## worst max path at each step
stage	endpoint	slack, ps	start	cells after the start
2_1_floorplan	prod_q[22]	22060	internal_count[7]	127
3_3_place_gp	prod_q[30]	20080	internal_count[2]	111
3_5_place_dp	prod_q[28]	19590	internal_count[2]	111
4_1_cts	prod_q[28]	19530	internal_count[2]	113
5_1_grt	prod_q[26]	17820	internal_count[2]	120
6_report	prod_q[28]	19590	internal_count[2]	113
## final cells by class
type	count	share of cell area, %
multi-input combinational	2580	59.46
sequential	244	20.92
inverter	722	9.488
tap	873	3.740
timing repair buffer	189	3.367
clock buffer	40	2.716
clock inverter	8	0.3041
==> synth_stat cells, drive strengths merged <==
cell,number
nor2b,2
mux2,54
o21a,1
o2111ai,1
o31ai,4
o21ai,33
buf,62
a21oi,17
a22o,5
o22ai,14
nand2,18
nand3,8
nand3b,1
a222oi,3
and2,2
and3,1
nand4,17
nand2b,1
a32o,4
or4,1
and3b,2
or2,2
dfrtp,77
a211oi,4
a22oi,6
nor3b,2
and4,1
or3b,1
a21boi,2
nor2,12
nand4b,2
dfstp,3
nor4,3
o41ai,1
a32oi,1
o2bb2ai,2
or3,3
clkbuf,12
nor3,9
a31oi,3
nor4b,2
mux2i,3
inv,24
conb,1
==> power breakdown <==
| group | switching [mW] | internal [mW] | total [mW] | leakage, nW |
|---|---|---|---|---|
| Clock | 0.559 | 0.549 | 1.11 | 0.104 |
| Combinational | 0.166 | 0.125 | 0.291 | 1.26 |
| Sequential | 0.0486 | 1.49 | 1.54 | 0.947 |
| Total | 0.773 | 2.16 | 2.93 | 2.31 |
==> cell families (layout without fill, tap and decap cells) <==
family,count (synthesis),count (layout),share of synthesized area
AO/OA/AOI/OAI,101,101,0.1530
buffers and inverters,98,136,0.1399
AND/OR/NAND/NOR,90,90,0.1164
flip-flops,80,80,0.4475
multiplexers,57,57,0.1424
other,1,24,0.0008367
### config.mk
export PLATFORM = sky130hd
export DESIGN_NAME = stss_device_flat
export DESIGN_NICKNAME = d
export VERILOG_FILES = /design/src/logic/stss_pkg.sv /design/src/logic/stss_if.sv /design/src/logic/stss_device.sv /design/src/flat_wrapper.sv
export SDC_FILE = /design/constraint.sdc
export NUM_CORES = 2
export LEC_CHECK = 0
export ABC_CLOCK_PERIOD_IN_PS = 5060
export BUFFER_PORTS_ARGS = -buffer_cell sky130_fd_sc_hd__buf_4
export CORE_UTILIZATION = 40
export DETAILED_ROUTE_END_ITERATION = 10
export PLACE_DENSITY = 0.57
export SYNTH_ARGS = -nofsm -noshare
export SYNTH_HDL_FRONTEND = slang
export SYNTH_SLANG_ARGS = --single-unit
### constraint.sdc
create_clock -name pclk -period 5.06 [get_ports pclk]
set_input_delay 0.253 -clock pclk [delete_from_list [all_inputs] [get_ports pclk]]
set_output_delay 0.253 -clock pclk [all_outputs]
set_load 0.03 [all_outputs]
### src/logic/stss_pkg.sv
// ****************************************************************
// shared constants of the serial tag port
// ****************************************************************
package stss_pkg;
  // clock and timing
  localparam int CLK_HZ = 20_000_000;
  localparam int SCK_MAX_HZ = 128_000;
  // least half period, rounded up so the serial clock stays below its limit
  localparam int SCK_HALF_CYC = (CLK_HZ + 2 * SCK_MAX_HZ - 1) / (2 * SCK_MAX_HZ);
  localparam logic [7:0] SCK_HALF_LAST = 8'(SCK_HALF_CYC - 1);
  localparam int WRITE_TIME_US = 100;
  localparam int WRITE_CYC = WRITE_TIME_US * (CLK_HZ / 1_000_000);
  localparam logic [11:0] WRITE_LAST = 12'(WRITE_CYC - 1);

  // opcodes, printed in binary as 00000101, 00000010, 00000011, 10000010, 10000011
  localparam logic [7:0] OP_STATUS_READ = 8'h05;
  localparam logic [7:0] OP_MEM_WRITE = 8'h02;
  localparam logic [7:0] OP_MEM_READ = 8'h03;
  localparam logic [7:0] OP_REG_WRITE = 8'h82;
  localparam logic [7:0] OP_REG_READ = 8'h83;

  // field lengths, as last bit index of a field; frame lengths as whole bit counts
  localparam logic [4:0] BYTE_LAST = 5'h07;
  localparam logic [4:0] WORD_LAST = 5'h0F;
  localparam logic [5:0] FRAME_SHORT = 6'h10;
  localparam logic [5:0] FRAME_LONG = 6'h20;

  // register addresses
  localparam logic [7:0] REG_TEST = 8'h00;
  localparam logic [7:0] REG_CHECKSUM = 8'h01;
  localparam logic [7:0] REG_ID_HIGH = 8'h02;
  localparam logic [7:0] REG_ID_LOW = 8'h03;
  localparam logic [7:0] REG_XID_HEADER = 8'h04;
  localparam logic [7:0] REG_SENSOR = 8'h05;
  localparam logic [7:0] REG_TEMPERATURE = 8'h06;
  localparam logic [7:0] REG_TRIM0 = 8'h07;
  localparam logic [7:0] REG_CFG0 = 8'h08;
  localparam logic [7:0] REG_CFG1 = 8'h09;
  localparam logic [7:0] REG_CFG2 = 8'h0A;

  // reset values and field positions
  localparam logic [15:0] TEST_RESET = 16'h0000;
  localparam logic [15:0] TRIM_CFG_RESET = 16'h0000;
  localparam int TEST_TRIG_BIT = 15;
  localparam int STATUS_BUSY_BIT = 0;

  // controller registers on the apb side
  localparam logic [7:0] APB_CTRL = 8'h00;
  localparam logic [7:0] APB_CMD = 8'h04;
  localparam logic [7:0] APB_WDATA = 8'h08;
  localparam logic [7:0] APB_RDATA = 8'h0C;
  localparam logic [7:0] APB_STATUS = 8'h10;
  localparam int CTRL_START_BIT = 0;
  localparam int CTRL_EN_BIT = 1;
  localparam int CTRL_RSTN_BIT = 2;
endpackage

### src/logic/stss_if.sv
`timescale 1ns/1ns
// ****************************************************************
// serial link between controller and tag
// ****************************************************************
interface stss_if;
  logic spi_en;
  logic external_core_reset_n;
  logic sck;
  logic ncs;
  logic mosi;
  logic miso_out;
  logic miso_oe_n;
  logic miso;
  // undriven data line reads low in this model
  assign miso = miso_oe_n ? 1'b0 : miso_out;
  modport device (input spi_en, external_core_reset_n, sck, ncs, mosi,
                  output miso_out, miso_oe_n);
  modport host (output spi_en, external_core_reset_n, sck, ncs, mosi,
                input miso);
endinterface

### src/logic/stss_device.sv
`timescale 1ns/1ns
module stss_device #(
  parameter logic [15:0] CHECKSUM_VAL = 16'hA5A5, // arbitrary value
  parameter logic [15:0] ID_HIGH_VAL = 16'h0F0F, // arbitrary value
  parameter logic [15:0] ID_LOW_VAL = 16'h3C3C, // arbitrary value
  parameter logic [15:0] XID_HEADER_VAL = 16'h5A5A // arbitrary value
) (
  input wire logic pclk,
  input wire logic presetn,
  stss_if.device link,
  input wire logic [15:0] sensor_value,
  input wire logic [15:0] temperature_value,
  output logic radio_enable,
  output logic ext_clock_select,
  output logic acquire_pulse,
  output logic [15:0] test_value,
  output logic [15:0] trim_value,
  output logic [15:0] config0_value,
  output logic [15:0] config1_value,
  output logic [15:0] config2_value
);
  import stss_pkg::*;

  // ****************************************************************
  // state
  // ****************************************************************
  typedef enum logic [2:0] {ST_CMD, ST_ADDR, ST_WDATA, ST_ROUT, ST_WAIT} stss_dev_st_t;

  typedef struct packed {
    logic [1:0] en_s;
    logic [1:0] rst_s;
    logic [1:0] sck_s;
    logic [1:0] ncs_s;
    logic [1:0] mosi_s;
    logic sck_prev;
    stss_dev_st_t st;
    logic [4:0] bits;
    logic [7:0] op;
    logic [7:0] addr;
    logic [15:0] in_sr;
    logic [15:0] out_sr;
    logic miso;
    logic mem_pend;
    logic [7:0] waddr;
    logic [15:0] wdata;
    logic busy;
    logic [11:0] busy_cnt;
    logic acq;
    logic [15:0] test;
    logic [15:0] trim;
    logic [15:0] cfg0;
    logic [15:0] cfg1;
    logic [15:0] cfg2;
  } stss_dev_state_t;

  stss_dev_state_t q;
  stss_dev_state_t d;
  logic [15:0] mem [0:255];
  logic mem_we;
  logic rise;
  logic fall;
  logic sel;
  logic [15:0] nsr;

  // register read decode, every address of the map answers
  function automatic logic [15:0] stss_reg_read(input logic [7:0] a,
                                                input stss_dev_state_t s,
                                                input logic [15:0] sens,
                                                input logic [15:0] temp);
    logic [15:0] v;
    v = 16'h0000;
    if (a == REG_TEST) begin
      v = s.test;
    end else if (a == REG_CHECKSUM) begin
      v = CHECKSUM_VAL;
    end else if (a == REG_ID_HIGH) begin
      v = ID_HIGH_VAL;
    end else if (a == REG_ID_LOW) begin
      v = ID_LOW_VAL;
    end else if (a == REG_XID_HEADER) begin
      v = XID_HEADER_VAL;
    end else if (a == REG_SENSOR) begin
      v = sens;
    end else if (a == REG_TEMPERATURE) begin
      v = temp;
    end else if (a == REG_TRIM0) begin
      v = s.trim;
    end else if (a == REG_CFG0) begin
      v = s.cfg0;
    end else if (a == REG_CFG1) begin
      v = s.cfg1;
    end else if (a == REG_CFG2) begin
      v = s.cfg2;
    end
    return v;
  endfunction

  // ****************************************************************
  // next state
  // ****************************************************************
  // pins are sampled twice; edges are found on the second stage only
  always_comb begin
    d = q;
    mem_we = 1'b0;
    d.acq = 1'b0;
    d.en_s = {q.en_s[0], link.spi_en};
    d.rst_s = {q.rst_s[0], link.external_core_reset_n};
    d.sck_s = {q.sck_s[0], link.sck};
    d.ncs_s = {q.ncs_s[0], link.ncs};
    d.mosi_s = {q.mosi_s[0], link.mosi};
    d.sck_prev = q.sck_s[1];
    rise = q.sck_s[1] & ~q.sck_prev;
    fall = ~q.sck_s[1] & q.sck_prev;
    sel = q.en_s[1] & ~q.ncs_s[1];
    nsr = {q.in_sr[14:0], q.mosi_s[1]};
    // memory write cycle timer
    if (q.busy) begin
      d.busy_cnt = q.busy_cnt + 12'h001;
      if (q.busy_cnt == WRITE_LAST) begin
        d.busy = 1'b0;
      end
    end
    if (!sel) begin
      // a completed memory write is committed only at deselect
      if (q.st == ST_WAIT && q.mem_pend) begin
        mem_we = 1'b1;
        d.busy = 1'b1;
        d.busy_cnt = 12'h000;
      end
      d.st = ST_CMD;
      d.bits = 5'h00;
      d.mem_pend = 1'b0;
      d.miso = 1'b0;
    end else if (rise) begin
      d.in_sr = nsr;
      d.bits = q.bits + 5'h01;
      // no lock or tag state is consulted anywhere below
      case (q.st)
        ST_CMD: begin
          if (q.bits == BYTE_LAST) begin
            d.op = nsr[7:0];
            d.bits = 5'h00;
            case (nsr[7:0])
              OP_STATUS_READ: begin
                d.out_sr = 16'h0000;
                d.out_sr[8 + STATUS_BUSY_BIT] = q.busy;
                d.st = ST_ROUT;
              end
              OP_MEM_WRITE, OP_MEM_READ: begin
                d.st = q.busy ? ST_WAIT : ST_ADDR;
              end
              OP_REG_WRITE, OP_REG_READ: begin
                d.st = ST_ADDR;
              end
              default: begin
                d.st = ST_WAIT;
              end
            endcase
          end
        end
        ST_ADDR: begin
          if (q.bits == BYTE_LAST) begin
            d.addr = nsr[7:0];
            d.bits = 5'h00;
            if (q.op == OP_MEM_READ) begin
              d.out_sr = mem[nsr[7:0]];
              d.st = ST_ROUT;
            end else if (q.op == OP_REG_READ) begin
              d.out_sr = stss_reg_read(nsr[7:0], q, sensor_value, temperature_value);
              d.st = ST_ROUT;
            end else begin
              d.st = ST_WDATA;
            end
          end
        end
        ST_WDATA: begin
          if (q.bits == WORD_LAST) begin
            d.st = ST_WAIT;
            if (q.op == OP_MEM_WRITE) begin
              // trim and config words here land in memory only
              d.mem_pend = 1'b1;
              d.waddr = q.addr;
              d.wdata = nsr;
            end else if (q.addr == REG_TEST) begin
              d.test = nsr;
              d.acq = nsr[TEST_TRIG_BIT];
            end else if (q.addr == REG_TRIM0) begin
              d.trim = nsr;
            end else if (q.addr == REG_CFG0) begin
              d.cfg0 = nsr;
            end else if (q.addr == REG_CFG1) begin
              d.cfg1 = nsr;
            end else if (q.addr == REG_CFG2) begin
              d.cfg2 = nsr;
            end
          end
        end
        default: begin
        end
      endcase
    end else if (fall && q.st == ST_ROUT) begin
      // word was loaded at the last input edge, so msb leads here
      d.miso = q.out_sr[15];
      d.out_sr = {q.out_sr[14:0], 1'b0};
    end
    // external reset acts only in serial mode
    if (q.en_s[1] && !q.rst_s[1]) begin
      d.st = ST_CMD;
      d.bits = 5'h00;
      d.mem_pend = 1'b0;
      d.miso = 1'b0;
      d.busy = 1'b0;
      d.busy_cnt = 12'h000;
      d.acq = 1'b0;
      d.test = TEST_RESET;
      d.trim = TRIM_CFG_RESET;
      d.cfg0 = TRIM_CFG_RESET;
      d.cfg1 = TRIM_CFG_RESET;
      d.cfg2 = TRIM_CFG_RESET;
    end
  end

  // ****************************************************************
  // registers and memory
  // ****************************************************************
  // state flip-flops
  always_ff @(posedge pclk or negedge presetn) begin
    if (!presetn) begin
      q <= '0;
      q.test <= TEST_RESET;
      q.trim <= TRIM_CFG_RESET;
      q.cfg0 <= TRIM_CFG_RESET;
      q.cfg1 <= TRIM_CFG_RESET;
      q.cfg2 <= TRIM_CFG_RESET;
    end else begin
      q <= d;
    end
  end

  // memory array has no reset, as real nonvolatile storage would not
  always_ff @(posedge pclk) begin
    if (mem_we) begin
      mem[q.waddr] <= q.wdata;
    end
  end

  // ****************************************************************
  // outputs
  // ****************************************************************
  // radio mode holds the line low; serial mode releases it when deselected
  assign link.miso_out = q.en_s[1] ? q.miso : 1'b0;
  assign link.miso_oe_n = q.en_s[1] & q.ncs_s[1];
  assign radio_enable = ~q.en_s[1];
  assign ext_clock_select = q.en_s[1];
  assign acquire_pulse = q.acq;
  assign test_value = q.test;
  assign trim_value = q.trim;
  assign config0_value = q.cfg0;
  assign config1_value = q.cfg1;
  assign config2_value = q.cfg2;
endmodule

### src/flat_wrapper.sv
// flat-port wrapper written by rule: the top's interface ports become plain ports
module stss_device_flat import stss_pkg::*;
#(
  parameter logic [15:0] CHECKSUM_VAL = 16'hA5A5,                   
  parameter logic [15:0] ID_HIGH_VAL = 16'h0F0F,                   
  parameter logic [15:0] ID_LOW_VAL = 16'h3C3C,                   
  parameter logic [15:0] XID_HEADER_VAL = 16'h5A5A                   
)
  (pclk, presetn, sensor_value, temperature_value, radio_enable, ext_clock_select, acquire_pulse, test_value, trim_value, config0_value, config1_value, config2_value, link_spi_en, link_external_core_reset_n, link_sck, link_ncs, link_mosi, link_miso_out, link_miso_oe_n);
  stss_if link_i ();
  input wire logic pclk;
  input wire logic presetn;
  input wire logic [15:0] sensor_value;
  input wire logic [15:0] temperature_value;
  output logic radio_enable;
  output logic ext_clock_select;
  output logic acquire_pulse;
  output logic [15:0] test_value;
  output logic [15:0] trim_value;
  output logic [15:0] config0_value;
  output logic [15:0] config1_value;
  output logic [15:0] config2_value;
  input wire logic [$bits(link_i.spi_en)-1:0] link_spi_en;
  input wire logic [$bits(link_i.external_core_reset_n)-1:0] link_external_core_reset_n;
  input wire logic [$bits(link_i.sck)-1:0] link_sck;
  input wire logic [$bits(link_i.ncs)-1:0] link_ncs;
  input wire logic [$bits(link_i.mosi)-1:0] link_mosi;
  output wire logic [$bits(link_i.miso_out)-1:0] link_miso_out;
  output wire logic [$bits(link_i.miso_oe_n)-1:0] link_miso_oe_n;
  assign link_i.spi_en = link_spi_en;
  assign link_i.external_core_reset_n = link_external_core_reset_n;
  assign link_i.sck = link_sck;
  assign link_i.ncs = link_ncs;
  assign link_i.mosi = link_mosi;
  assign link_miso_out = link_i.miso_out;
  assign link_miso_oe_n = link_i.miso_oe_n;
  stss_device #(.CHECKSUM_VAL(CHECKSUM_VAL), .ID_HIGH_VAL(ID_HIGH_VAL), .ID_LOW_VAL(ID_LOW_VAL), .XID_HEADER_VAL(XID_HEADER_VAL)) u_core (.pclk(pclk), .presetn(presetn), .link(link_i), .sensor_value(sensor_value), .temperature_value(temperature_value), .radio_enable(radio_enable), .ext_clock_select(ext_clock_select), .acquire_pulse(acquire_pulse), .test_value(test_value), .trim_value(trim_value), .config0_value(config0_value), .config1_value(config1_value), .config2_value(config2_value));
endmodule
== Word-level counts from Yosys, hierarchy flattened ==
Memory sizes are Yosys's and may differ from the RTL's.
Cells that the tools add are included.
Operators by class
  $add $sub $neg: 2
  multipliers: 0
  divide/modulo/power cells: 0
  $lt $le $gt $ge: 0
  eq/ne operators: 46
  shifts and indexed selects: 0
  mux-type cells: 65
  bitwise operators: 8
  reduce and logical (&&, ||, !) cells: 32
Operator list (number)
  2-to-1 mux 81 bit: 5
  2-to-1 mux 16 bit: 23
  2-to-1 mux 25 bit: 4
  2-to-1 mux 94 bit: 1
  2-to-1 mux 64 bit: 1
  == test 8 x 4 -> 1 bit (second input constant): 6
  2-to-1 mux 48 bit: 1
  2-to-1 mux 8 bit: 6
  == test 8 x 3 -> 1 bit (second input constant): 5
  2-to-1 mux 40 bit: 1
  2-to-1 mux 13 bit: 3
  2-to-1 mux 17 bit: 2
  == test 8 x 2 -> 1 bit (second input constant): 4
  2-to-1 mux 32 bit: 1
  one-hot mux 16 bit (2 select lines): 1
  != test 3 bit (second input constant): 9
  == test 8 bit (second input constant): 3
  nonzero test 2 bit: 10
  one-hot mux 3 bit (3 select lines): 2
  zero test 8 bit: 2
  != test 4 bit (second input constant): 4
  AND reduction 7 bit: 2
  adder 12 x 1 -> 12 bit (second input constant): 1
  == test 12 x 11 -> 1 bit (second input constant): 1
  27 further kinds: 55
Word-level totals
  bits in registers: 187
  bits in latches: 0
  RAM bits: 4096
  bits in read-only memories: 0
  input port bits: 39
  output and inout port bits: 85
  memories: 1
Memories
  u_core.mem: depth 256, width 16, read ports 1, clocked after Yosys merged registers in 0, write ports 1, line stss_device.sv:58  | logic [15:0] mem [0:255];

== Logic depth before layout (Yosys ltp) ==
  depth in word-level cells: 17
  gate-level depth with buffers: 13

== Worst setup path before layout ==
Ideal clock, no wire load.
  kind: flip-flop to flip-flop
  from: register u_core.q[96] (netlist bit)
  to: memory u_core.mem[0][2], data pin
  setup time: 0.804 ns
  arrival time: 3.183 ns
  required time: 4.256 ns
  setup slack: 1.073 ns
  stages on the path, launching flop included: 1
  path buffers: 0
  clock period less this slack: 3.987 ns
  cell sequence: dfrtp_1
RTL lines
  from (decl): line stss_device.sv:56  | stss_dev_state_t q;
  to (decl): line stss_device.sv:58
No word-level cell before the write port.

== Worst setup path in the final report ==
  from: register u_core.q (netlist bit u_core.nsr[0])
  to: register u_core.q[134] (netlist bit)
Between the ends
  word-level cells in the longest chain between the ends: 17
  elaborated cells on any way between the ends: 30
  those cells by class: 11 x eq/ne; 16 x mux; 2 x reduce/logical; 1 x memory
RTL lines
  == test 8 x 4 -> 1 bit: line stss_device.sv:92  | end else if (a == REG_CFG2) begin
  2-to-1 mux 16 bit: line stss_device.sv:92
  2-to-1 mux 16 bit: line stss_device.sv:90  | end else if (a == REG_CFG1) begin
  2-to-1 mux 16 bit: line stss_device.sv:88  | end else if (a == REG_CFG0) begin
  2-to-1 mux 16 bit: line stss_device.sv:86  | end else if (a == REG_TRIM0) begin
  2-to-1 mux 16 bit: line stss_device.sv:84  | end else if (a == REG_TEMPERATURE) begin
  2-to-1 mux 16 bit: line stss_device.sv:82  | end else if (a == REG_SENSOR) begin
  2-to-1 mux 16 bit: line stss_device.sv:80  | end else if (a == REG_XID_HEADER) begin
  2-to-1 mux 16 bit: line stss_device.sv:78  | end else if (a == REG_ID_LOW) begin
  2-to-1 mux 16 bit: line stss_device.sv:76  | end else if (a == REG_ID_HIGH) begin
  2-to-1 mux 16 bit: line stss_device.sv:74  | end else if (a == REG_CHECKSUM) begin
  2-to-1 mux 16 bit: line stss_device.sv:72  | if (a == REG_TEST) begin
  2-to-1 mux 16 bit: line stss_device.sv:168  | end else if (q.op == OP_REG_READ) begin
  2-to-1 mux 16 bit: line stss_device.sv:165  | if (q.op == OP_MEM_READ) begin
  2-to-1 mux 16 bit: line stss_device.sv:162  | if (q.bits == BYTE_LAST) begin
  one-hot mux 16 bit (2 select lines): line stss_device.sv:138  | case (q.st)
  2-to-1 mux 16 bit: line stss_device.sv:134  | end else if (rise) begin
Parallel ways exist; a longest one is shown, timed or not. The select of a mux whose other input is x is not followed.
A chain may end at the register's enable or synchronous reset.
++++++
_Problem statement_:
Above this task is a listing. Restate, word for word and with nothing added, the lines from the one with "in this model" through the one with "logic [1:0] mosi_s;".

_Response to this exercise_:
  // undriven data line reads low in this model
  assign miso = miso_oe_n ? 1'b0 : miso_out;
  modport device (input spi_en, external_core_reset_n, sck, ncs, mosi,
                  output miso_out, miso_oe_n);
  modport host (output spi_en, external_core_reset_n, sck, ncs, mosi,
                input miso);
endinterface

### src/logic/stss_device.sv
`timescale 1ns/1ns
module stss_device #(
  parameter logic [15:0] CHECKSUM_VAL = 16'hA5A5, // arbitrary value
  parameter logic [15:0] ID_HIGH_VAL = 16'h0F0F, // arbitrary value
  parameter logic [15:0] ID_LOW_VAL = 16'h3C3C, // arbitrary value
  parameter logic [15:0] XID_HEADER_VAL = 16'h5A5A // arbitrary value
) (
  input wire logic pclk,
  input wire logic presetn,
  stss_if.device link,
  input wire logic [15:0] sensor_value,
  input wire logic [15:0] temperature_value,
  output logic radio_enable,
  output logic ext_clock_select,
  output logic acquire_pulse,
  output logic [15:0] test_value,
  output logic [15:0] trim_value,
  output logic [15:0] config0_value,
  output logic [15:0] config1_value,
  output logic [15:0] config2_value
);
  import stss_pkg::*;

  // ****************************************************************
  // state
  // ****************************************************************
  typedef enum logic [2:0] {ST_CMD, ST_ADDR, ST_WDATA, ST_ROUT, ST_WAIT} stss_dev_st_t;

  typedef struct packed {
    logic [1:0] en_s;
    logic [1:0] rst_s;
    logic [1:0] sck_s;
    logic [1:0] ncs_s;
    logic [1:0] mosi_s;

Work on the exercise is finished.